ブルガリアの女流ピアニスト、ザハリエヴァのアルバムは、少し不思議なプログラム。だが、一見すると違和感のあるショスタコーヴィチが、作品には不釣り合いなほどにロマンティックな情感を漂わせていることで、アルバム全体のバランスが取れているようにも聴こえる。音楽のスケールはあまり大きくないが、安定した技術に基づく丁寧な演奏には好感が持てた。

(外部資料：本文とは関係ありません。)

`config.mk`:
```
export PLATFORM = sky130hd
export DESIGN_NAME = line_ring_controller
export DESIGN_NICKNAME = d
export VERILOG_FILES = /design/src/rtl/line_ring_controller.sv
export SDC_FILE = /design/constraint.sdc
export NUM_CORES = 1
export LEC_CHECK = 0
export ABC_AREA = 1
export CAP_MARGIN = 20
export CORE_ASPECT_RATIO = 1.5
export CORE_MARGIN = 5
export CORE_UTILIZATION = 38
export CTS_CLUSTER_DIAMETER = 150
export DETAILED_ROUTE_END_ITERATION = 8
export PLACE_DENSITY = 0.8
export SLEW_MARGIN = 20
export SYNTH_ARGS = -nofsm -noshare
export SYNTH_HDL_FRONTEND = slang
export SYNTH_SLANG_ARGS = --single-unit
```
`constraint.sdc`:
```
create_clock -name clk -period 2.3 [get_ports clk]
set_clock_uncertainty 0.15 [all_clocks]
set_input_delay 0.46 -clock clk [delete_from_list [all_inputs] [get_ports clk]]
set_output_delay 0.46 -clock clk [all_outputs]
set_load 0.1 [all_outputs]
```
`src/rtl/line_ring_controller.sv`:
```
// Ring of NUM_LINES line slots between a sampled video input and an HDMI output.
// Define LINE_RING_STATS_EN to build the overflow/underflow statistics counters.
module line_ring_controller #(
    parameter int DATA_W    = 24,
    parameter int LINE_W    = 11,
    parameter int NUM_LINES = 4,
    localparam int LB       = $clog2(NUM_LINES),
    localparam int ADDR_W   = LB + LINE_W
) (
    input  logic              clk,
    input  logic              rst,
    input  logic              sample_enable,
    input  logic              h_sync_in,
    input  logic              v_sync_in,
    input  logic              active_video_in,
    input  logic [DATA_W-1:0] pixel_data_in,
    input  logic              line_reset,
    input  logic              hdmi_request,
    output logic [DATA_W-1:0] pixel_data_out,
    output logic              ram_wr_en,
    output logic [ADDR_W-1:0] ram_wr_addr,
    output logic [DATA_W-1:0] ram_wr_data,
    output logic [ADDR_W-1:0] ram_rd_addr,
    input  logic [DATA_W-1:0] ram_rd_data,
    output logic [LB-1:0]     fill_level,
    output logic              overflow,
    output logic              underflow,
    output logic [15:0]       overflow_count,
    output logic [15:0]       underflow_count
);

    localparam logic [LINE_W-1:0] COL_MAX  = '1;
    localparam logic [LB-1:0]     FILL_MAX = LB'(NUM_LINES - 2);

    logic [LB-1:0]     wr_slot_q, wr_slot_d, rd_slot_q, rd_slot_d, fill_q, fill_d;
    logic [LINE_W-1:0] wr_col_q, wr_col_d, rd_col_q, rd_col_d;
    logic              wr_done_q, wr_done_d;
    logic              lr_prev_q, req_d1_q, ovf_q, unf_q;
    logic [DATA_W-1:0] pixel_q;

    logic wr_fire, line_end, commit, drop, lr_edge, consume, repeat_line;

    // wr_done marks that column COL_MAX has been written, so later samples are dropped.
    assign wr_fire     = sample_enable & active_video_in & ~wr_done_q & ~rst;
    assign line_end    = h_sync_in & ~v_sync_in & (wr_col_q != '0);
    assign commit      = line_end & (fill_q < FILL_MAX);
    assign drop        = line_end & ~commit;
    assign lr_edge     = line_reset & ~lr_prev_q;
    assign consume     = lr_edge & (fill_q != '0);
    assign repeat_line = lr_edge & (fill_q == '0);

    always_comb begin
        wr_col_d  = wr_col_q;
        wr_done_d = wr_done_q;
        wr_slot_d = wr_slot_q;
        rd_col_d  = rd_col_q;
        rd_slot_d = rd_slot_q;
        fill_d    = fill_q;

        if (wr_fire) begin
            if (wr_col_q == COL_MAX) wr_done_d = 1'b1;
            else                     wr_col_d  = wr_col_q + 1'b1;
        end
        if (v_sync_in || line_end) begin
            wr_col_d  = '0;
            wr_done_d = 1'b0;
        end
        if (commit) wr_slot_d = wr_slot_q + 1'b1;

        if (lr_edge) begin
            rd_col_d = '0;
            if (consume) rd_slot_d = rd_slot_q + 1'b1;
        end else if (hdmi_request && rd_col_q != COL_MAX) begin
            rd_col_d = rd_col_q + 1'b1;
        end

        // Consume sees the pre-commit level; both together cancel out.
        fill_d = fill_q + LB'(commit) - LB'(consume);
    end

    always_ff @(posedge clk) begin
        if (rst) begin
            wr_slot_q <= LB'(1);
            rd_slot_q <= '0;
            fill_q    <= '0;
            wr_col_q  <= '0;
            rd_col_q  <= '0;
            wr_done_q <= 1'b0;
            lr_prev_q <= 1'b1;
            req_d1_q  <= 1'b0;
            ovf_q     <= 1'b0;
            unf_q     <= 1'b0;
            pixel_q   <= '0;
        end else begin
            wr_slot_q <= wr_slot_d;
            rd_slot_q <= rd_slot_d;
            fill_q    <= fill_d;
            wr_col_q  <= wr_col_d;
            rd_col_q  <= rd_col_d;
            wr_done_q <= wr_done_d;
            lr_prev_q <= line_reset;
            req_d1_q  <= hdmi_request;
            ovf_q     <= drop;
            unf_q     <= repeat_line;
            pixel_q   <= req_d1_q ? ram_rd_data : '0;
        end
    end

`ifdef LINE_RING_STATS_EN
    logic [15:0] ovf_cnt_q, unf_cnt_q;

    always_ff @(posedge clk) begin
        if (rst) begin
            ovf_cnt_q <= '0;
            unf_cnt_q <= '0;
        end else begin
            if (drop && ovf_cnt_q != 16'hFFFF)        ovf_cnt_q <= ovf_cnt_q + 16'd1;
            if (repeat_line && unf_cnt_q != 16'hFFFF) unf_cnt_q <= unf_cnt_q + 16'd1;
        end
    end

    assign overflow_count  = ovf_cnt_q;
    assign underflow_count = unf_cnt_q;
`else
    assign overflow_count  = 16'd0;
    assign underflow_count = 16'd0;
`endif

    assign ram_wr_en      = wr_fire;
    assign ram_wr_addr    = wr_fire ? {wr_slot_q, wr_col_q} : '0;
    assign ram_wr_data    = wr_fire ? pixel_data_in : '0;
    assign ram_rd_addr    = {rd_slot_q, rd_col_q};
    assign pixel_data_out = pixel_q;
    assign fill_level     = fill_q;
    assign overflow       = ovf_q;
    assign underflow      = unf_q;

endmodule

```
==> results of run 1 <==
## state kept, by name (all words and copies together) (netlist names)
register / flops
fill_level: 2
wr_done_q: 1
lr_prev_q: 1
wr_slot_q: 2
wr_col_q: 11
rd_col_q: 11
pixel_data_out: 24
overflow: 1
rd_slot_q: 2
req_d1_q: 1
underflow: 1
## worst max-delay path by stage
stage / to / slack (ns) / depth (start not counted)
floorplan: ram_wr_data[10] / -0.70 / 6
global placement: ram_wr_addr[10] / -0.27 / 7
detailed placement: ram_wr_addr[10] / -0.30 / 7
CTS: ram_wr_data[13] / 0.009 / 7
global route: fill_level[1] / 0.002 / 12
finish: ram_wr_data[13] / 0.09 / 7
## routing by layer
layer | vias up | global-route usage (%)
li1 | 1515 | -
met1 | 1377 | 17.1
met2 | 139 | 33.2
met3 | 11 | 7.12
met4 | 0 | 5.52
met5 | - | 0
## logic make-up (layout without fill, tap and decap cells)
kind of cell             after synthesis  in the layout  share of synthesized area [%]
buffers and inverters                130            259                           21.9
XOR/XNOR                               6              6                           1.81
other                                  1             32                          0.129
AO/OA/AOI/OAI                         36             36                           6.38
flip-flops                            57             57                           39.3
AND/OR/NAND/NOR                      193            193                           28.3
adder cells (fa/ha/maj)                5              5                           2.16
## timing repair
action / in CTS / in global routing
resized for setup: 6 / 1
buffers inserted: 0 / 0
setup endpoints to repair: 37 / 24
## cells in the final DEF, fill, tap and decap left out, types with 21 or more instances in the layout
cell type and instances:
nor2_4 39, buf_4 55, clkdlybuf4s50_1 52, buf_12 40
conb_1 32, nand2_1 63, a21oi_1 21, inv_1 87
dfxtp_1 56, nor2_1 60
## layout make-up
class                      count  area, µm²  share of cell area, %
tap                          102        128                   2.42
sequential                    57       1140                   21.7
inverter                      92        350                   6.64
clock buffer                  11        243                   4.60
timing repair buffer         151       1770                   33.6
multi-input combinational    272       1530                   29.1
clock inverter                 5        103                   1.95
## cell usage after synthesis, drive strengths merged
| cell type | instances |
|---|---|
| nor2 | 99 |
| inv | 92 |
| nand2 | 67 |
| dfxtp | 57 |
| buf | 37 |
| a21oi | 21 |
| nand3 | 17 |
| o21ai | 13 |
| ha | 5 |
| xor2 | 5 |
| nand4 | 4 |
| nor3 | 4 |
| clkbuf | 1 |
| conb | 1 |
| nor4 | 1 |
| o21a | 1 |
| o21bai | 1 |
| or2 | 1 |
| xnor2 | 1 |
## per-stage QoR
step / cell area, µm² / worst slack, ns / cells / utilization (%) / TNS (ns)
2_1_floorplan: 3340 / -0.702 / 459 / - / -23.82
3_3_place_gp: 4920 / -0.269 / 674 / 65.5 / -8.83
3_5_place_dp: 4920 / -0.298 / 674 / 65.5 / -9.63
4_1_cts: 5270 / 0.00860 / 690 / 70.2 / 0
5_1_grt: 5270 / 0.00179 / 690 / 70.2 / 0
6_report: 5270 / 0.0886 / 690 / 70.2 / 0
## where the power goes
group          total (mW)  switching (mW)  internal [mW]
combinational       0.752           0.559          0.193
clock                1.52           0.434           1.08
sequential           1.02         0.00827           1.01
## worst max-delay path: cells and delay by family
family	cells	cell delay, ns
buffers and inverters	4	0.71
and+or+nand+nor	3	0.42
==> results.toml, run 1 <==
[clock_network]
cts_tree = "done"
hold_buffers = 0
numCtsBuffers = 9
clock-sinks = 57
htreeDepth = 3
clk_latency_ns = 0.32
cts_buffer_depth = 2
cts-root-buf = "clkbuf_16"
clk_pin_slew_ns = 0.05

[finish]
synthToLayoutAreaGrowth_pct = 81.8
fillers = 567
nets = 644
diodes = 0
drive_above_1_share_pct = 28.1

[sta]
rsz0062_at_grt = "false"
period_share_pct = 96.1
fmax_mhz = 452
finalCriticalPeriod_ns = 2.21
timing.hold.ws_ns = 0.305
finalSetupViolCount = 0
finalHoldViolCount = 0
slew_viol_final = 0

[worst_setup_path]
path_cells = "clkdlybuf4s15_1, nand2_8, nor3_4, inv_4, buf_12, nor2_4, buf_12"
slowest_delay_ns = 0.26
r2r-end = "fill_level[1]"
endpoint_kind = "output pin"
r2r_setup_slack_ns = 0.17
crit_required_ns = 1.69
timing.rr.start = "wr_col_q[0]"
slowest_stage = "clkdlybuf4s15_1"
path_common_cell = "buf_12"
startpoint = "sample_enable"
cp_max_fo = 19
worstPathArrival_ns = 1.60
crit_type = "in2out"
reg2regPathDepth = 12
start_kind = "primary input"

[routing]
vias_per_cell = 4.41
wirelength_mm = 8.32
wire_per_inst_um = 12.1
drc = 0
vias = 3042
drt_iter0_drc = 179
met2WireLength_mm = 4.37
dr.pass1.iters = 4
drt-met1-wl_mm = 2.88
top_layer = "met4"
met3_length_um = 960
postRouteAntennaNets = 0

[die]
initial_core_util_pct = 38.6
fp.dieH_um = 117
rows = 39
coreArea_um2 = 7510
dieArea_um2 = 9520
num_io_pins = 167
fp.dieW_um = 81.3

[worst_hold_path]
min_to = "underflow"
hold_path_depth = 1
min_path_type = "reg2reg"
min_from = "fill_level[1]"

[global_route]
grt_first_pass_wirelength_mm = 13.1
grt_usage_pct = 17.6
grt_pass1_vias = 2927
antenna_found_initial = 0
grt_max_degree = 25
gr-total-overflow = 0

[yosys]
synth-seq-area-share_pct = 39.3
yosys_warnings = 0
synth_area_leaders = "dfxtp_1 39%, nor2_1 13%, inv_1 11%"
synth_top_cell_by_area = "dfxtp_1"
avgSynthCellArea_um2 = 6.78
synthCells = 428
synth.cell_area_um2 = 2900
ys_ff_latch = 57
ys_types = 29
synth.top_cell.area_share_pct = 39.3

[placed_design]
place.gp.congestion = 0.915
place.port_buffers = 134
dp_hpwl_mm = 7.03

[job]
maxCapViolCount = 0

[outcome]
status = "finished, final reports clean"

[power_and_ir_drop]
power.total_mw = 3.29
pwr_density_cell_nw_per_um2 = 623
vdd_drop_max_mv = 0.519
power.leakage_nw = 2.37
Note: power is estimated with default switching activity, not from simulation.
==> run 2: changes to the inputs <==
--- a/config.mk
+++ b/config.mk
@@ -8,7 +8,6 @@
 export ABC_AREA = 1
 export CAP_MARGIN = 20
 export CORE_ASPECT_RATIO = 1.5
-export CORE_MARGIN = 5
 export CORE_UTILIZATION = 38
 export CTS_CLUSTER_DIAMETER = 150
 export DETAILED_ROUTE_END_ITERATION = 8
==> run 2 against run 1 <==
Effect of this change:
- die area shrank 16%
- setup slack lost 0.023 ns
- first-iteration DRC count shrank 53%
- combinational power grew 2%
- worst hold slack gained 0.0078 ns
- routed wire length shrank 5.4%
- via count shrank 0.13%
- total power shrank 23%
- clock power shrank 51%
- clock-buffer cell count shrank 2
- sequential share of layout area grew 0.48 points
- final area shrank 1.9%
- largest power group is now registers
==> results.toml, run 2 (synthesized netlist as in run 1, its figures left out) <==
[worst_setup_path]
crit_family = "buffers and inverters"
crit_type = "reg2out"
worstPathArrival_ns = 1.62
slowest_stage = "dfxtp_2"
critPathBufInv = 3
slowest_delay_ns = 0.33
endpoint_kind = "output pin"
path_cells = "nor3_4, clkinv_4, clkbuf_16, nor2_4, buf_12"
crit_required_ns = 1.69
start_kind = "register"
cp_max_fo = 7

[sta]
finalSetupViolCount = 0
period_share_pct = 97.1
rsz0062_at_grt = "true"
finalCriticalPeriod_ns = 2.23
finalHoldViolCount = 0
fmax_mhz = 448
setup_ws_ns = 0.0658
slew_viol_final = 0
timing.hold.ws_ns = 0.313
setup_tns_ns = 0

[finish]
largest_register_ffs = 24
fillers = 550
synthToLayoutAreaGrowth_pct = 78.3
nets = 646
final_common_cell = "inv_1"
diodes = 0
drive_above_1_share_pct = 29.3
layout_common_cells = "86 x inv_1, 63 x nand2_1, 60 x nor2_1"

[clock_network]
clk_latency_ns = 0.34
numCtsBuffers = 9
htreeDepth = 3
clk_pin_slew_ns = 0.06
cts-root-buf = "clkbuf_8"
cts_buffer_depth = 2
cts_tree = "done"
clock-sinks = 57

[power_and_ir_drop]
power.leakage_nw = 2.34
power.total_mw = 2.53
pwr_density_cell_nw_per_um2 = 489
vdd_drop_max_mv = 0.490

[routing]
wirelength_mm = 7.88
vias_per_cell = 4.42
vias = 3038
wire_per_inst_um = 11.4
drt_iter0_drc = 85
dr.pass1.iters = 4
drc = 0
postRouteAntennaNets = 0

[outcome]
status = "finished, final reports clean"

[global_route]
grt_pass1_vias = 2873
grt_max_degree = 25
gr-total-overflow = 0
grt_first_pass_wirelength_mm = 12.1
antenna_found_initial = 0
grt_usage_pct = 19.8

[worst_hold_path]
min_path_type = "reg2reg"

[placed_design]
place.port_buffers = 134
place.gp.congestion = 0.831
dp_hpwl_mm = 6.17
place_ws_ns = -0.293

[die]
fp.dieW_um = 73.3
coreArea_um2 = 7320
rows = 38
fp.dieH_um = 109
initial_core_util_pct = 39.6
dieArea_um2 = 7990
num_io_pins = 167

[job]
maxCapViolCount = 0
==> run 2: cell count changes in the layout (fill, tap and decap cells not counted), moves of 3 or more <==
cell / change
clkinv_2: +4
clkbuf_8: +8
bufinv_16: -3
clkbuf_16: -7
==> run 2: cell type report <==
cell class	count	area, µm²	area share [%]
Inverter	92	353	6.82
Clock inverter	5	25.0	0.484
Sequential cell	57	1140	22.1
Multi-Input combinational cell	272	1540	29.8
Timing Repair Buffer	153	1860	35.9
Tap cell	100	125	2.42
Clock buffer	9	124	2.40
==> run 2: worst paths after layout <==
path / slack [ns] / to / from / cells past startpoint
max: 0.07 / ram_wr_data[2] / wr_done_q / 5
min: 0.31 / rd_slot_q[1] / rd_slot_q[1] / 2
max reg2reg: 0.19 / fill_level[1] / wr_col_q[1] / 12
min reg2reg: 0.31 / rd_slot_q[1] / rd_slot_q[1] / 2
==> run 2: what timing repair did <==
action,CTS,global route
gates resized for setup,11,8
gates cloned,2,2
setup endpoints to repair,37,29
hold buffers,0,0
endpoints found under the hold margin,0,0
pin swaps,1,4
setup buffers,0,1
==> run 2: through the flow <==
step / utilization (%) / cells / area [µm²]
after global placement: 66.9 / 669 / 4900
after CTS: 69.8 / 685 / 5110
final: 70.6 / 688 / 5170
after detailed placement: 66.9 / 669 / 4900
after global routing: 70.6 / 688 / 5170
after floorplan: - / 459 / 3340
==> run 2: power breakdown <==
part,internal (mW),switching [mW],leakage (nW),total [mW]
Clock,0.367,0.381,0.0843,0.748
Combinational,0.203,0.562,1.79,0.766
Sequential,1.01,0.00843,0.464,1.01
==> run 2: routing by layer <==
metal  global-route usage, %  vias to the layer above  wire length, µm  share of wire (%)
li1                        -                     1513                -                  -
met1                    18.2                     1355             2840                 36
met2                    37.2                      154             4120                 52
met3                    6.84                       16              708                9.0
met4                    11.0                        0              201                2.6
met5                       0                        -                0                  0
==> run 2: worst register-to-register path: stages (launching register included) <==
cell     delay (ns)
dfxtp_2        0.35
inv_1          0.08
ha_1           0.20
nand2_1        0.11
nor2_1         0.07
nand2_1        0.10
nand3_1        0.10
ha_1           0.29
inv_1          0.04
ha_1           0.19
xnor2_2        0.14
o21ai_1        0.12
a21oi_1        0.06
==> run 3: changes to the inputs <==
--- a/config.mk
+++ b/config.mk
@@ -6,10 +6,9 @@
 export NUM_CORES = 1
 export LEC_CHECK = 0
 export ABC_AREA = 1
-export CAP_MARGIN = 20
 export CORE_ASPECT_RATIO = 1.5
 export CORE_UTILIZATION = 38
-export CTS_CLUSTER_DIAMETER = 150
+export CTS_CLUSTER_DIAMETER = 30
 export DETAILED_ROUTE_END_ITERATION = 8
 export PLACE_DENSITY = 0.8
 export SLEW_MARGIN = 20
==> results of run 3 <==
The final DEF is identical to that of run 2; final timing and power are the same.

ローザノヴァによる歌曲集も、あまり見ない組み合わせ。硬質な透明感を漂わせた美感がなかなかのもの。全12曲から抜粋したメシアン作品が佳演である。ピアノも適度に雄弁で立派である。ショスタコーヴィチでは、声そのものの表情不足を感じるが、丁寧な仕上げがそれを補っている。

フレーンニコフはシェイクスピアの「から騒ぎ」を題材にした劇音楽、喜歌劇、映画音楽なども手掛けているが、今回入手したのはバレエ音楽。といっても、「酔っ払いの歌」のように有名な曲はいずれにも使い回されているようで、どこかで聴いたことのある旋律が随所に散りばめられている。楽しげな雰囲気とフレーンニコフらしい騒々しい響きは面白いが、バレエの舞台ならともかく、音楽だけを繰り返し鑑賞するのは少々退屈である。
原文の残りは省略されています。